Stored items:
········
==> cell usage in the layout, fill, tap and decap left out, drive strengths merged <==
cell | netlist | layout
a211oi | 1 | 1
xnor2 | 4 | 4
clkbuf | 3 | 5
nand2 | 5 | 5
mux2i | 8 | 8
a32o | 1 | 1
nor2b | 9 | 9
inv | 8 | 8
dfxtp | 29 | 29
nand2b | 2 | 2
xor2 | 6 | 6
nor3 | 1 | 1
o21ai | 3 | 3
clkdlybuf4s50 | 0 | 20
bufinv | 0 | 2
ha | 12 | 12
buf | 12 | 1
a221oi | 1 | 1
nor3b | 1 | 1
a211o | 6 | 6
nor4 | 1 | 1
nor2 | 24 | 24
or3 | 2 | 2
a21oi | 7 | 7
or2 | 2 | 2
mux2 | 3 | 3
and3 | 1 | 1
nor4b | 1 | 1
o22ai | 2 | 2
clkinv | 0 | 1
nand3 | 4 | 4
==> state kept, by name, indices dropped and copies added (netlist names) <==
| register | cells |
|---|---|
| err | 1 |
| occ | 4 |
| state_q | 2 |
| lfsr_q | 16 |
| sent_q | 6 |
File: src/rtl/temp_pkg.sv
// ============================================================================
//  temp_pkg
//  Shared XADC temperature constants, averager state type and helpers.
//  Revision: 1.0
// ============================================================================
`default_nettype none

package temp_pkg;

    localparam int XADC_WIDTH = 12;

    // Station classification thresholds, shared with the station-detect logic.
    localparam int COLD_MAX = 1200;
    localparam int HOT_MIN  = 1900;

    typedef enum logic [0:0] {
        FILL = 1'b0,
        FULL = 1'b1
    } avg_state_e;

    function automatic logic [31:0] abs_diff(input logic [31:0] a, input logic [31:0] b);
        return (a > b) ? (a - b) : (b - a);
    endfunction

endpackage

`default_nettype wire

File: src/rtl/sample_ring.sv
// ============================================================================
//  sample_ring
//  DEPTH x WIDTH circular sample buffer with synchronous clear; exposes the
//  entry that the next write will overwrite.
//  Revision: 1.0
// ============================================================================
`default_nettype none

module sample_ring #(
    parameter int WIDTH      = 12,
    parameter int LOG2_DEPTH = 3
) (
    input  logic             clk,
    input  logic             rst,
    input  logic             i_clear,
    input  logic             i_wr_en,
    input  logic [WIDTH-1:0] i_wr_data,
    output logic [WIDTH-1:0] o_old_data
);

    localparam int DEPTH = 1 << LOG2_DEPTH;

    logic [WIDTH-1:0]      ring_q [DEPTH];
    logic [WIDTH-1:0]      ring_d [DEPTH];
    logic [LOG2_DEPTH-1:0] wp_q;
    logic [LOG2_DEPTH-1:0] wp_d;

    assign o_old_data = ring_q[wp_q];

    always_comb begin
        ring_d = ring_q;
        wp_d   = wp_q;
        if (i_clear) begin
            for (int i = 0; i < DEPTH; i++) begin
                ring_d[i] = '0;
            end
            wp_d = '0;
        end else if (i_wr_en) begin
            ring_d[wp_q] = i_wr_data;
            // Pointer width equals log2 of depth, so wrap is implicit.
            wp_d         = wp_q + 1'b1;
        end
    end

    always_ff @(posedge clk or posedge rst) begin
        if (rst) begin
            for (int i = 0; i < DEPTH; i++) begin
                ring_q[i] <= '0;
            end
            wp_q <= '0;
        end else begin
            ring_q <= ring_d;
            wp_q   <= wp_d;
        end
    end

endmodule

`default_nettype wire

File: src/rtl/temp_sample_averager.sv
// ============================================================================
//  temp_sample_averager
//  Sliding-window moving average of XADC temperature samples with a level
//  ready flag. Optional outlier rejection: TEMP_AVG_OUTLIER_REJECT_EN.
//  Revision: 1.0
// ============================================================================
`default_nettype none

module temp_sample_averager
    import temp_pkg::*;
#(
    parameter int WIDTH        = XADC_WIDTH,
    parameter int LOG2_DEPTH   = 3,
    parameter int REJECT_DELTA = 400
) (
    input  logic                  CLK,
    input  logic                  RST,
    input  logic [WIDTH-1:0]      sampleIn,
    input  logic                  sampleValid,
    input  logic                  flush,
    output logic [WIDTH-1:0]      digitalTemp,
    output logic                  ready,
    output logic [LOG2_DEPTH:0]   sampleCount
`ifdef TEMP_AVG_OUTLIER_REJECT_EN
    ,
    output logic                  rejectPulse
`endif
);

    localparam int DEPTH = 1 << LOG2_DEPTH;
    localparam int SUM_W = WIDTH + LOG2_DEPTH;
    localparam int CNT_W = LOG2_DEPTH + 1;
    localparam logic [CNT_W-1:0] LAST_FILL = CNT_W'(DEPTH - 1);

`ifdef TEMP_AVG_OUTLIER_REJECT_EN
    localparam bit REJECT_EN = 1'b1;
`else
    localparam bit REJECT_EN = 1'b0;
`endif

    avg_state_e        state_q, state_d;
    logic [SUM_W-1:0]  sum_q, sum_d;
    logic [CNT_W-1:0]  count_q, count_d;
    logic [WIDTH-1:0]  avg_q, avg_d;
    logic              ready_q, ready_d;
    logic [WIDTH-1:0]  w_old_sample;
    logic              w_reject;
    logic              w_accept;

    sample_ring #(
        .WIDTH      (WIDTH),
        .LOG2_DEPTH (LOG2_DEPTH)
    ) u_ring (
        .clk        (CLK),
        .rst        (RST),
        .i_clear    (flush),
        .i_wr_en    (w_accept),
        .i_wr_data  (sampleIn),
        .o_old_data (w_old_sample)
    );

    // Outliers are judged against the published average, only once full.
    assign w_reject = REJECT_EN && (state_q == FULL) && sampleValid && !flush &&
                      (abs_diff(32'(sampleIn), 32'(avg_q)) > 32'(REJECT_DELTA));
    assign w_accept = sampleValid && !flush && !w_reject;

    always_comb begin
        state_d = state_q;
        sum_d   = sum_q;
        count_d = count_q;
        avg_d   = WIDTH'(sum_q >> LOG2_DEPTH);
        ready_d = (state_q == FULL);
        if (flush) begin
            state_d = FILL;
            sum_d   = '0;
            count_d = '0;
            avg_d   = '0;
            ready_d = 1'b0;
        end else if (w_accept) begin
            // During FILL the slot being replaced still holds zero.
            sum_d = sum_q + SUM_W'(sampleIn) - SUM_W'(w_old_sample);
            if (state_q == FILL) begin
                count_d = count_q + 1'b1;
                if (count_q == LAST_FILL) begin
                    state_d = FULL;
                end
            end
        end
    end

    always_ff @(posedge CLK or posedge RST) begin
        if (RST) begin
            state_q <= FILL;
            sum_q   <= '0;
            count_q <= '0;
            avg_q   <= '0;
            ready_q <= 1'b0;
        end else begin
            state_q <= state_d;
            sum_q   <= sum_d;
            count_q <= count_d;
            avg_q   <= avg_d;
            ready_q <= ready_d;
        end
    end

`ifdef TEMP_AVG_OUTLIER_REJECT_EN
    logic reject_q;
    logic reject_d;

    assign reject_d = w_reject;

    always_ff @(posedge CLK or posedge RST) begin
        if (RST) begin
            reject_q <= 1'b0;
        end else begin
            reject_q <= reject_d;
        end
    end

    assign rejectPulse = reject_q;
`endif

    assign digitalTemp = avg_q;
    assign ready       = ready_q;
    assign sampleCount = count_q;

endmodule

`default_nettype wire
········
Instructions to follow:
Look through the records and copy every line that has the word "netlist".

Response to the task:
cell | netlist | layout
==> state kept, by name, indices dropped and copies added (netlist names) <==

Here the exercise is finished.